Zoo City takes place in an alternate today, or possibly tomorrow. But not long from now – everything about the world is recognizable. It has a few things going for it right off the bat:
– Female protagonist
– Not about white people *gasp*
– Takes place in Africa (unusual in the fantasy/sci-fi world)
– It doesn’t read like “white person writing book ostensibly about black people”
– It’s “fantasy” without reading like fantasy
Zoo City follows a few days or weeks in the life of Zinzi December a totally awesome protagonist who almost lost me in the first few chapters because she wore “a cute vintage dress over jeans”. Luckily, that fashion mishap was a one-time affair.

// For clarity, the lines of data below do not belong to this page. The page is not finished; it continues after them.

--- config.mk ---
export PLATFORM = sky130hd
export DESIGN_NAME = ext_bus_splitter
export DESIGN_NICKNAME = d
export VERILOG_FILES = /design/src/rtl/split_pkg.sv /design/src/rtl/split_decode.sv /design/src/rtl/split_seq.sv /design/src/rtl/split_lane.sv /design/src/rtl/split_gather.sv /design/src/rtl/ext_bus_splitter.sv
export SDC_FILE = /design/constraint.sdc
export NUM_CORES = 1
export LEC_CHECK = 0
export ABC_AREA = 0
export CAP_MARGIN = 20
export CORE_MARGIN = 3
export CORE_UTILIZATION = 40
export CTS_CLUSTER_DIAMETER = 150
export DETAILED_ROUTE_END_ITERATION = 8
export PLACE_DENSITY = 0.68
export SLEW_MARGIN = 10
export SYNTH_ARGS = -nofsm -noshare
export SYNTH_HDL_FRONTEND = slang
export SYNTH_HIERARCHICAL = 1
export SYNTH_SLANG_ARGS = --single-unit
export TNS_END_PERCENT = 30
--- constraint.sdc ---
create_clock -name clk -period 3.8 [get_ports clk]
set_input_delay 0.76 -clock clk [delete_from_list [all_inputs] [get_ports clk]]
set_output_delay 0.76 -clock clk [all_outputs]
set_load 0.01 [all_outputs]
--- src/rtl/split_pkg.sv ---
package split_pkg;
  localparam int unsigned HOST_BYTES = 4;
  localparam int unsigned EXT_BYTES  = 2;
  localparam int unsigned HOST_DW    = HOST_BYTES * 8;
  localparam int unsigned EXT_DW     = EXT_BYTES * 8;
  localparam int unsigned BEAT_W     = $clog2(HOST_BYTES);

  typedef enum logic [1:0] {
    SZ_BYTE = 2'b00,
    SZ_WORD = 2'b01,
    SZ_LONG = 2'b10,
    SZ_RSVD = 2'b11
  } acc_size_e;

  typedef enum logic [1:0] {
    ST_IDLE  = 2'b00,
    ST_BEAT  = 2'b01,
    ST_DONE  = 2'b10,
    ST_FAULT = 2'b11
  } seq_state_e;
endpackage

--- src/rtl/split_decode.sv ---
module split_decode
  import split_pkg::*;
(
  input  logic [1:0]        size,
  input  logic [1:0]        addr_lo,
  input  logic              narrow,
  output logic              fault,
  output logic [BEAT_W-1:0] last_beat
);
  always_comb begin
    fault     = 1'b0;
    last_beat = '0;
    case (acc_size_e'(size))
      SZ_BYTE: begin
        last_beat = '0;
      end
      SZ_WORD: begin
        fault     = addr_lo[0];
        last_beat = narrow ? BEAT_W'(1) : BEAT_W'(0);
      end
      SZ_LONG: begin
        fault     = |addr_lo;
        last_beat = narrow ? BEAT_W'(3) : BEAT_W'(1);
      end
      default: begin
        fault = 1'b1;
      end
    endcase
  end
endmodule

--- src/rtl/split_seq.sv ---
module split_seq
  import split_pkg::*;
(
  input  logic              clk,
  input  logic              rst_n,
  input  logic              host_req,
  input  logic              host_fault,
  input  logic [BEAT_W-1:0] host_last,
  input  logic              ext_ack,
  output seq_state_e        state,
  output logic [BEAT_W-1:0] beat,
  output logic              capture_en,
  output logic              beat_ack
);
  seq_state_e        state_d;
  logic [BEAT_W-1:0] beat_d;
  logic [BEAT_W-1:0] last_q, last_d;
  logic              final_beat;

  assign capture_en = (state == ST_IDLE) && host_req;
  assign beat_ack   = (state == ST_BEAT) && ext_ack;
  assign final_beat = (beat == last_q);

  always_comb begin
    state_d = state;
    beat_d  = beat;
    last_d  = last_q;
    case (state)
      ST_IDLE: begin
        if (capture_en) begin
          state_d = host_fault ? ST_FAULT : ST_BEAT;
          beat_d  = '0;
          last_d  = host_last;
        end
      end
      ST_BEAT: begin
        if (beat_ack) begin
          if (final_beat) state_d = ST_DONE;
          else            beat_d  = beat + BEAT_W'(1);
        end
      end
      default: state_d = ST_IDLE;
    endcase
  end

  always_ff @(posedge clk or negedge rst_n) begin
    if (!rst_n) begin
      state  <= ST_IDLE;
      beat   <= '0;
      last_q <= '0;
    end else begin
      state  <= state_d;
      beat   <= beat_d;
      last_q <= last_d;
    end
  end

  assert_beat_bound_R7: assert property (@(posedge clk) disable iff (!rst_n)
    (state == ST_BEAT) |-> (beat <= last_q));

  assert_wait_holds_R11: assert property (@(posedge clk) disable iff (!rst_n)
    (state == ST_BEAT && !ext_ack) |=> (state == ST_BEAT && $stable(beat)));

  assert_busy_ignores_R12: assert property (@(posedge clk) disable iff (!rst_n)
    (state == ST_BEAT && !ext_ack && host_req) |=> $stable(last_q));
endmodule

In the Zoo City world, there are people who are “animaled”. These people have done something terrible, they have horrible guilt about it, and as a result they have a living, breathing, animal to which they are physically and mentally bonded. There is a disagreement between myself and my other book group members: they think that you get an animal when you kill someone, I think it just has to be something very bad. (I am correct, BTW, but read the book and frame your argument. I’d love to hear it!)

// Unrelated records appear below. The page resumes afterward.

**src/rtl/sclk_hold_pkg.sv**
```systemverilog
package sclk_hold_pkg;

    typedef enum logic [1:0] {
        MODE_RUN  = 2'd0,
        MODE_SYNC = 2'd1,
        MODE_PDN  = 2'd2
    } hold_mode_e;

endpackage

```
**src/rtl/sclk_hold_counter.sv**
```systemverilog
module sclk_hold_counter #(
    parameter int SYNC_PERIODS = 4,
    parameter int PDN_PERIODS  = 20
) (
    input  logic clk_i,
    input  logic rst_ni,
    input  logic sclk_i,
    input  logic tick_i,
    output logic fall_o,
    output logic sync_hit_o,
    output logic pdn_hit_o
);
    localparam int CW = $clog2(PDN_PERIODS + 1);
    localparam logic [CW-1:0] SYNC_LAST = CW'(SYNC_PERIODS - 1);
    localparam logic [CW-1:0] PDN_LAST  = CW'(PDN_PERIODS - 1);
    localparam logic [CW-1:0] CNT_MAX   = CW'(PDN_PERIODS);

    typedef struct packed {
        logic [CW-1:0] cnt;
        logic          sclk_prev;
    } cnt_state_t;

    cnt_state_t st_d, st_q;

    always_comb begin
        st_d           = st_q;
        st_d.sclk_prev = sclk_i;
        fall_o         = st_q.sclk_prev & ~sclk_i;
        sync_hit_o     = tick_i & sclk_i & (st_q.cnt == SYNC_LAST);
        pdn_hit_o      = tick_i & sclk_i & (st_q.cnt == PDN_LAST);
        if (fall_o) begin
            st_d.cnt = '0;
        end else if (tick_i) begin
            if (!sclk_i) begin
                st_d.cnt = '0;
            end else if (st_q.cnt != CNT_MAX) begin
                st_d.cnt = st_q.cnt + 1'b1;
            end
        end
    end

    always_ff @(posedge clk_i) begin
        if (!rst_ni) begin
            st_q <= '0;
        end else begin
            st_q <= st_d;
        end
    end


    cnt_saturate_chk: assert property (@(posedge clk_i) disable iff (!rst_ni)
        st_q.cnt <= CNT_MAX);


    low_tick_clears_chk: assert property (@(posedge clk_i) disable iff (!rst_ni)
        (tick_i && !sclk_i) |=> (st_q.cnt == '0));

endmodule

```
**src/rtl/sclk_hold_fsm.sv**
```systemverilog
module sclk_hold_fsm
    import sclk_hold_pkg::*;
#(
    parameter int PULSE_CLKS = 3
) (
    input  logic clk_i,
    input  logic rst_ni,
    input  logic sync_hit_i,
    input  logic pdn_hit_i,
    input  logic fall_i,
    output logic mod_rst_o,
    output logic pwr_down_o,
    output logic pin_force_o,
    output logic pin_level_o,
    output logic restart_o,
    output logic hold_next_o
);
    localparam int PW = $clog2(PULSE_CLKS + 1);

    typedef struct packed {
        hold_mode_e    mode;
        logic [PW-1:0] pulse;
        logic          restart;
    } fsm_state_t;

    fsm_state_t st_d, st_q;

    always_comb begin
        st_d         = st_q;
        st_d.restart = 1'b0;
        if (st_q.pulse != '0) begin
            st_d.pulse = st_q.pulse - 1'b1;
        end
        unique case (st_q.mode)
            MODE_RUN: begin
                if (sync_hit_i) begin
                    st_d.mode  = MODE_SYNC;
                    st_d.pulse = PW'(PULSE_CLKS);
                end
            end
            MODE_SYNC: begin
                if (fall_i) begin
                    st_d.mode    = MODE_RUN;
                    st_d.pulse   = '0;
                    st_d.restart = 1'b1;
                end else if (pdn_hit_i) begin
                    st_d.mode = MODE_PDN;
                end
            end
            MODE_PDN: begin
                if (fall_i) begin
                    st_d.mode    = MODE_RUN;
                    st_d.pulse   = '0;
                    st_d.restart = 1'b1;
                end
            end
            default: begin
                st_d.mode  = MODE_RUN;
                st_d.pulse = '0;
            end
        endcase
        hold_next_o = (st_d.mode != MODE_RUN);
    end

    always_ff @(posedge clk_i) begin
        if (!rst_ni) begin
            st_q <= '{mode: MODE_RUN, pulse: '0, restart: 1'b0};
        end else begin
            st_q <= st_d;
        end
    end

    assign mod_rst_o   = (st_q.mode != MODE_RUN);
    assign pwr_down_o  = (st_q.mode == MODE_PDN);
    assign pin_force_o = mod_rst_o;
    assign pin_level_o = mod_rst_o & (st_q.pulse == '0);
    assign restart_o   = st_q.restart;


    pulse_starts_low_chk: assert property (@(posedge clk_i) disable iff (!rst_ni)
        $rose(pin_force_o) |-> !pin_level_o);


    pdn_implies_rst_chk: assert property (@(posedge clk_i) disable iff (!rst_ni)
        pwr_down_o |-> mod_rst_o);


    restart_single_chk: assert property (@(posedge clk_i) disable iff (!rst_ni)
        restart_o |=> !restart_o);


    level_no_refall_chk: assert property (@(posedge clk_i) disable iff (!rst_ni)
        (pin_level_o && pin_force_o) |=> (pin_level_o || !pin_force_o));

endmodule

```
**src/rtl/sclk_valid_tracker.sv**
```systemverilog
module sclk_valid_tracker #(
    parameter int VALID_PULSES = 6
) (
    input  logic clk_i,
    input  logic rst_ni,
    input  logic tick_i,
    input  logic hold_now_i,
    input  logic hold_next_i,
    output logic valid_o
);
    localparam int VW = $clog2(VALID_PULSES + 1);
    localparam logic [VW-1:0] V_MAX = VW'(VALID_PULSES);

    typedef struct packed {
        logic [VW-1:0] cnt;
    } val_state_t;

    val_state_t st_d, st_q;

    always_comb begin
        st_d = st_q;
        if (hold_now_i || hold_next_i) begin
            st_d.cnt = '0;
        end else if (tick_i && (st_q.cnt != V_MAX)) begin
            st_d.cnt = st_q.cnt + 1'b1;
        end
    end

    always_ff @(posedge clk_i) begin
        if (!rst_ni) begin
            st_q <= '0;
        end else begin
            st_q <= st_d;
        end
    end

    assign valid_o = (st_q.cnt == V_MAX);


    valid_needs_tick_chk: assert property (@(posedge clk_i) disable iff (!rst_ni)
        $rose(valid_o) |-> $past(tick_i));

endmodule

```
**src/rtl/sclk_hold_ctrl.sv**
```systemverilog
module sclk_hold_ctrl #(
    parameter int SYNC_PERIODS = 4,
    parameter int PDN_PERIODS  = 20,
    parameter int PULSE_CLKS   = 3,
    parameter int VALID_PULSES = 6
) (
    input  logic clk_i,
    input  logic rst_ni,
    input  logic sclk_i,
    input  logic period_tick_i,
    output logic mod_rst_o,
    output logic pwr_down_o,
    output logic pin_force_o,
    output logic pin_level_o,
    output logic restart_o,
    output logic data_valid_o
);
    logic fall, sync_hit, pdn_hit, hold_next;

    sclk_hold_counter #(
        .SYNC_PERIODS(SYNC_PERIODS),
        .PDN_PERIODS (PDN_PERIODS)
    ) u_cnt (
        .clk_i     (clk_i),
        .rst_ni    (rst_ni),
        .sclk_i    (sclk_i),
        .tick_i    (period_tick_i),
        .fall_o    (fall),
        .sync_hit_o(sync_hit),
        .pdn_hit_o (pdn_hit)
    );

    sclk_hold_fsm #(
        .PULSE_CLKS(PULSE_CLKS)
    ) u_fsm (
        .clk_i      (clk_i),
        .rst_ni     (rst_ni),
        .sync_hit_i (sync_hit),
        .pdn_hit_i  (pdn_hit),
        .fall_i     (fall),
        .mod_rst_o  (mod_rst_o),
        .pwr_down_o (pwr_down_o),
        .pin_force_o(pin_force_o),
        .pin_level_o(pin_level_o),
        .restart_o  (restart_o),
        .hold_next_o(hold_next)
    );

    sclk_valid_tracker #(
        .VALID_PULSES(VALID_PULSES)
    ) u_val (
        .clk_i      (clk_i),
        .rst_ni     (rst_ni),
        .tick_i     (period_tick_i),
        .hold_now_i (mod_rst_o),
        .hold_next_i(hold_next),
        .valid_o    (data_valid_o)
    );


    restart_after_hold_chk: assert property (@(posedge clk_i) disable iff (!rst_ni)
        restart_o |-> (!mod_rst_o && $past(mod_rst_o)));


    valid_not_in_hold_chk: assert property (@(posedge clk_i) disable iff (!rst_ni)
        data_valid_o |-> !mod_rst_o);


    early_fall_quiet_chk: assert property (@(posedge clk_i) disable iff (!rst_ni)
        (fall && !mod_rst_o) |=> !restart_o);

endmodule

```
**config.mk**
```make
export PLATFORM = sky130hd
export DESIGN_NAME = sclk_hold_ctrl
export DESIGN_NICKNAME = d
export VERILOG_FILES = /design/src/rtl/sclk_hold_pkg.sv /design/src/rtl/sclk_hold_counter.sv /design/src/rtl/sclk_hold_fsm.sv /design/src/rtl/sclk_valid_tracker.sv /design/src/rtl/sclk_hold_ctrl.sv
export SDC_FILE = /design/constraint.sdc
export NUM_CORES = 1
export LEC_CHECK = 0
export BUFFER_PORTS_ARGS = -buffer_cell sky130_fd_sc_hd__clkbuf_2
export CORE_UTILIZATION = 59
export DETAILED_ROUTE_END_ITERATION = 10
export PLACE_DENSITY = 0.89
export SYNTH_ARGS = -nofsm -noshare
export SYNTH_HDL_FRONTEND = slang
export SYNTH_SLANG_ARGS = --single-unit
```
**constraint.sdc**
```tcl
create_clock -name clk_i -period 3.7 [get_ports clk_i]
set_clock_uncertainty 0.05 [all_clocks]
set_input_delay 0.37 -clock clk_i [delete_from_list [all_inputs] [get_ports clk_i]]
set_output_delay 0.37 -clock clk_i [all_outputs]
set_load 0.05 [all_outputs]
```
==> impl_metrics.json, run 1 <==
{
  "setup_viol": 0,
  "synth_simple_gate_area_share_pct": 23.8,
  "ys_warn_count": 0,
  "numPortBuffers": 9,
  "worstSetupPathType": "reg -> out",
  "grt_pass1_wl_mm": 2.62,
  "ios": 10,
  "start_util_pct": 63.6,
  "place_ws_ps": 2000,
  "drt_first_pass_iters": 4,
  "outcome": "completed",
  "fin_nets": 115,
  "crit_slowest_cell": "dfxtp_1",
  "multi_input_area_um2": 490,
  "synth_compound_area_share_pct": 18.0,
  "wl_per_cell_um": 14.0,
  "fin_crit_ps": 2030,
  "final-hold-violation-count": 0,
  "die_h_um": 39.4,
  "regArea_um2": 280,
  "place_area_um2": 865,
  "synth_area_um2": 827,
  "fin_util_pct": 69.2,
  "drv_slew": 0,
  "grt_remaining_overflow": 0,
  "cp_max_fo": 8,
  "period_share_pct": 54.9,
  "cts_buffer_depth": 2,
  "synth_top_cell_area_share_pct": 33.9,
  "path_cells": "inv_1 -> ha_1 -> nor3_1 -> clkbuf_2",
  "synth-seq-cells": 14,
  "post_cts_resized": 0,
  "cts_max_level": 1,
  "max-vdd-ir-drop_v": 0.000197,
  "routed_wl_mm": 1.64,
  "worst_pin_slew_ps": 305,
  "final.setup.tns_ps": 0,
  "vias": 696,
  "post_cts.repair.setup_buffers": 0,
  "drc": 0,
  "crit_family": "flip-flops",
  "die_w_um": 39.4,
  "cts_root_buffer": "clkbuf_4",
  "gp_congestion": 0.895,
  "cts_tree": "done",
  "synthAdderAreaFrac_pct": 12.1,
  "ys_async_sr_fraction_pct": 0,
  "avgSynthCellArea_um2": 8.99,
  "yosysTopAreaCell": "dfxtp_1",
  "track_usage_pct": 26.0,
  "clock_latency_ps": 290,
  "cp.arrival_ps": 1610,
  "row_count": 13,
  "p_per_area_nw_per_um2": 329,
  "grt_pass1_vias": 615,
  "clk_pin_slew_ps": 90,
  "rsz0062_at_grt": "false",
  "fmax_mhz": 493,
  "power.leakage_nw": 0.400,
  "synth_cell_types": 33,
  "grt_antenna_before_repair": 0,
  "relSlewSlack_pct": 79.6,
  "synth-xor-area-share_pct": 4.24,
  "critPathRequiredTime_ps": 3280,
  "startpoint_type": "register",
  "cts_inserted_buffers": 3,
  "crit_buf_inv": 2,
  "area_delta_synth_final_pct": 8.93,
  "maxCapViolCount": 0,
  "drive_above_1_share_pct": 20.6,
  "cp-end-kind": "output pin",
  "core_um2": 1300,
  "synthFlopType": "dfxtp_1",
  "fillers": 112,
  "synth_mux_area_share_pct": 1.21,
  "ant_nets": 0,
  "synth_top_family_by_area": "simple AND/OR/NAND/NOR gates",
  "cts-hold-fix-buffers": 0,
  "seq_area_frac_synth_pct": 33.9,
  "synth_enable_flop_cells": 0,
  "crit_path_max_incr_delay_ps": 430,
  "whs_ps": 322,
  "finalWorstSetupSlack_ps": 1670,
  "grt_max_degree": 11,
  "yosysMostFrequentCell": "dfxtp_1",
  "design_area_um2": 901,
  "synth.net_count": 104,
  "dpl.hpwl_mm": 1.21,
  "clock-sinks": 14,
  "avgViaCountPerCell": 5.95,
  "drt_iter0_markers": 44,
  "synthTopCellsByCount": "dfxtp_1 (14), a21oi_1 (9), ha_1 (8), inv_1 (8), nor2_1 (7)",
  "n_antenna_cell": 0,
  "dieArea_um2": 1560,
  "hold_path_class": "in -> reg",
  "synth.top_cells.by_area": "dfxtp_1 (34%), ha_1 (12%), a21oi_1 (5.4%)",
  "synth_cells": 92
}
[cell families after synthesis]
| group | count (synthesis) |
|---|---|
| adders and majority gates | 8 |
| and+or+nand+nor | 32 |
| xor gates and xnor gates | 4 |
| muxes | 1 |
| AOI/OAI and AO/OA | 22 |
| buffers and inverters | 11 |
| DFF | 14 |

There is a . . . force, or entity, or fear, known as “the undertow” which is related to the animals. When you do something terrible, the undertow comes for you – it is a form of hell made up of the shadows that surround you. I believe the shadows are a manifestation of crippling horror and guilt at your actions – but this is never explained. The animal manifests from the shadows when the undertow comes for you, and the animal acts as a buffer between the animaled and the undertow. Animals simply appear after an event, and they are yours forever. If your animal is killed, the undertow comes for you. Zinzi December has a sloth. (I swear the book refers to it as a monkey, but maybe they are being clever and referring to her previous drug addiction as a monkey on her back and not Sloth.)

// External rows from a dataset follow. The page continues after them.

## src/rtl/irq_status_unit.sv

```systemverilog
module irq_status_unit #(
  parameter int CTRL_W       = 32,
  parameter int DATA_W       = 32,
  parameter int SEL_W        = 2,
  parameter int EN_DONE_POS  = 5,
  parameter int EN_RXRDY_POS = 4,
  parameter int EN_OVF_POS   = 6,
  parameter int SEL_CLEAR    = 0
) (
  input  logic              clk,
  input  logic              rst_n,
  input  logic              seq_done,
  input  logic              frame_drop,
  input  logic [CTRL_W-1:0] ctrl_word,
  input  logic              wr_valid,
  input  logic [SEL_W-1:0]  wr_sel,
  input  logic [DATA_W-1:0] wr_data,
  output logic [2:0]        raw_status,
  output logic [2:0]        masked_status,
  output logic              irq
);

  localparam logic [SEL_W-1:0] SEL_CLR_CODE = SEL_W'(SEL_CLEAR);

  logic [2:0] raw_q;
  logic [2:0] set_vec;
  logic [2:0] clr_vec;
  logic [2:0] en_vec;
  logic       clr_hit;

  assign set_vec = {frame_drop, seq_done, seq_done};
  assign clr_hit = wr_valid && (wr_sel == SEL_CLR_CODE);
  assign clr_vec = clr_hit ? wr_data[2:0] : 3'b000;

  assign en_vec = {ctrl_word[EN_OVF_POS], ctrl_word[EN_RXRDY_POS], ctrl_word[EN_DONE_POS]};

  always_ff @(posedge clk or negedge rst_n) begin
    if (!rst_n) raw_q <= 3'b000;
    else        raw_q <= (raw_q & ~clr_vec) | set_vec;
  end

  assign raw_status    = raw_q;
  assign masked_status = raw_q & en_vec;
  assign irq           = |masked_status;

  logic unused_bits;
  assign unused_bits = ^{ctrl_word, wr_data};

endmodule


```

## config.mk

```make
export PLATFORM = sky130hd
export DESIGN_NAME = irq_status_unit
export DESIGN_NICKNAME = d
export VERILOG_FILES = /design/src/rtl/irq_status_unit.sv
export SDC_FILE = /design/constraint.sdc
export NUM_CORES = 1
export LEC_CHECK = 0
export BUFFER_PORTS_ARGS = -buffer_cell sky130_fd_sc_hd__clkbuf_2
export CAP_MARGIN = 20
export CORE_MARGIN = 10
export CORE_UTILIZATION = 12
export CTS_CLUSTER_SIZE = 12
export DETAILED_ROUTE_END_ITERATION = 12
export PLACE_DENSITY = 0.85
export SETUP_SLACK_MARGIN = 0.15
export SLEW_MARGIN = 20
export SYNTH_ARGS = -nofsm -noshare
export SYNTH_HDL_FRONTEND = slang
export SYNTH_SLANG_ARGS = --single-unit
export TNS_END_PERCENT = 1
```

## constraint.sdc

```tcl
create_clock -name clk -period 0.82 [get_ports clk]
set_input_delay 0.082 -clock clk [delete_from_list [all_inputs] [get_ports clk]]
set_output_delay 0.082 -clock clk [all_outputs]
set_load 0.05 [all_outputs]
```

==> impl_metrics.csv <==
group,metric,value,unit
outcome,run_status,"finished with violations",
outcome,failed_checks,"setup timing",
cts,post-cts-setup-buffers,0,
sta,finalSetupViolCount,7,
power,cellPowerDensity,1490,mW/mm^2
drt,wl,745,um
sta,max_slew.worst_pin.slew,0.320,ns
cts,path_clk_slew,0.04,ns
drt,drtAntennaViolNets,0,
synthesis,synth_seq_cells,3,
critical_path,reg2reg_slack,0.01,ns
floorplanning,dieWidth,56.4,um
final_layout,fillers,132,
floorplanning,die_h,56.4,um
critical_path,path_max_fanout,2,
sta,slew_headroom,0.787,
sta,min_period_over_period,1.56,
synthesis,synth.top_cells.by_area,"dfrtp_1 47%, a31oi_1 12%, and2_1 7.9%",
critical_path,critical_path_class,"reg -> out",
critical_path,critPathArrivalTime,1.19,ns
floorplanning,io_pins,78,
synthesis,ys_warn_count,0,
critical_path,cp.required,0.74,ns
cts,h-tree-depth,1,
sta,grt_setup_unrepaired,"yes",
cts,cts_root_buffer,"clkbuf_4",
sta,layout_min_cycle_time,1.28,ns
cts,cts_buffers,3,
critical_path,endpoint_kind,"output port",
global_route,grt-ovfl-total,0,
final_layout,nNetsFinal,116,
sta,finalHoldViolCount,0,
final_layout,fin_util,0.329,
worst_hold_path,hold_class,"in -> reg",
synthesis,synth_cell_type_count,8,
floorplanning,dieArea,0.00318,sq mm
sta,max_freq,783,MHz
cts,cts.sink_count,3,
drt,wire_per_inst,12.6,um
critical_path,slowest_stage,"dfrtp_2",
drt,drtIter0Drc,3,
critical_path,cp_cell_sequence,"a222oi_1 > inv_2 > buf_8",
critical_path,r2r_cells,3,
drt,vias_per_cell,3.88,
floorplanning,initial_core_util,0.125,
placed_design,port-buffer-count,19,
drt,vias,229,
sta,setup_ws,-0.456,ns
synthesis,synth_cells,17,
final_layout,largest_reg_flops,3,
power,vdd_drop_max,0.401,mV
final_layout,area_growth,163,%
critical_path,cpPeakStageDelay,0.39,ns
global_route,grt_pass1_vias,265,
floorplanning,core,0.00127,sq mm
floorplanning,std_cell_rows,13,
cts,cts_buffer_depth,2,
drt,drc,0,
final_layout,drive_gt1_frac,0.773,
drt,drt_first_pass_iters,4,
critical_path,r2r_end,"raw_status[1]",
job,max_cap_violations,0,
synthesis,syn_area,159,sq um
synthesis,synthDominantCellAreaShare,0.472,
sta,skew,0,ns
critical_path,setup.worst_path.end,"irq",
power,total_power,0.623,mW
synthesis,syn_area_per_cell,9.35,sq um
global_route,grt_pass1_wl,1.19,mm
cts,clock_latency,0.23,ns
placed_design,hpwl,582,um
sta,drv_slew,0,
sta,setup_tns,-1.87,ns
synthesis,synthesis.nets,88,
global_route,track_usage,0.0507,
critical_path,startpoint_type,"flip-flop",
placed_design,gp_congestion,0.630,
cts,cts_tree,"built",
final_layout,antenna_cells,0,
critical_path,crit_start,"raw_status[1]",
synthesis,ys_seq_area_frac,0.472,
power,leakagePower,0.200,nW
critical_path,rr_startpoint,"raw_status[1]",
global_route,grt_max_degree,4,
synthesis,synth_area_leader_cell,"dfrtp_1",
global_route,antenna_found_initial,0,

People with animals also have a magic power or “shavi”. Zinzi’s shavi is finding lost things – she sees threads running from people to items they’ve lost, and she traces them down for cash. But not lost people. That’s messy and she wants no part of it. In the Zoo City world, people with animals have all the troubles you would expect –particularly difficulty finding housing and jobs. The animal is like a big felony you can never get expunged and can’t hide. So, the animaled congregate in poor broken down neighborhoods called, unsurprisingly, “zoo cities”. Individuals are derogatorily referred to as “zoos”. This form of discrimination plays into an interesting and semi-questionable moral high ground. The “zoos” have, proof positive, done something terrible. Isn’t it ok to discriminate against them? We think it’s ok to keep felons out of our jobs or our houses – why not zoos?
The animals, the premise of them, make the book. I love that they are not anthropomorphized – they are very definitively animals. They understand a lot of what’s going on with their person and they have magic about them, but they are animals that just exist and do animal things. They are a responsibility, and a protection, and a visible burden of shame. Sloth is also cute and cuddly, at least in my head!
On the downside, or maybe neutral side, the book reads like a first-time novel. The imagery is overly simile-heavy – “it was as hot as” “the night dripped steam like” “his skin was ____ like _______” – as if someone told the author to be sure to evoke imagery and pull the readers in. Some imagery is great – too much pulls you back out of the experience. That being said – it reads like a damn-good first-time novel! (Upon further research, the book is her second novel. I’ll be sure to read her first novel Moxyland soon. In fact, I’ve downloaded it to my Kindle – under $5!)
The true “plot” of the book is a mystery (not a mystery to me, but an honest-to-goodness what happened to thing X?!) – but that’s secondary to the world and the people in it. And that’s lucky because I swear the plot just goes haywire at a certain point – I remember being all into it, reading along super-fast, and then thinking “wow. I have no idea what’s going on!” But I wanted to keep going! And I did! I actually read the book a second time and if I really think it through carefully I could probably explain what happened. But I won’t, because it’s the climax. And you should just read it yourself!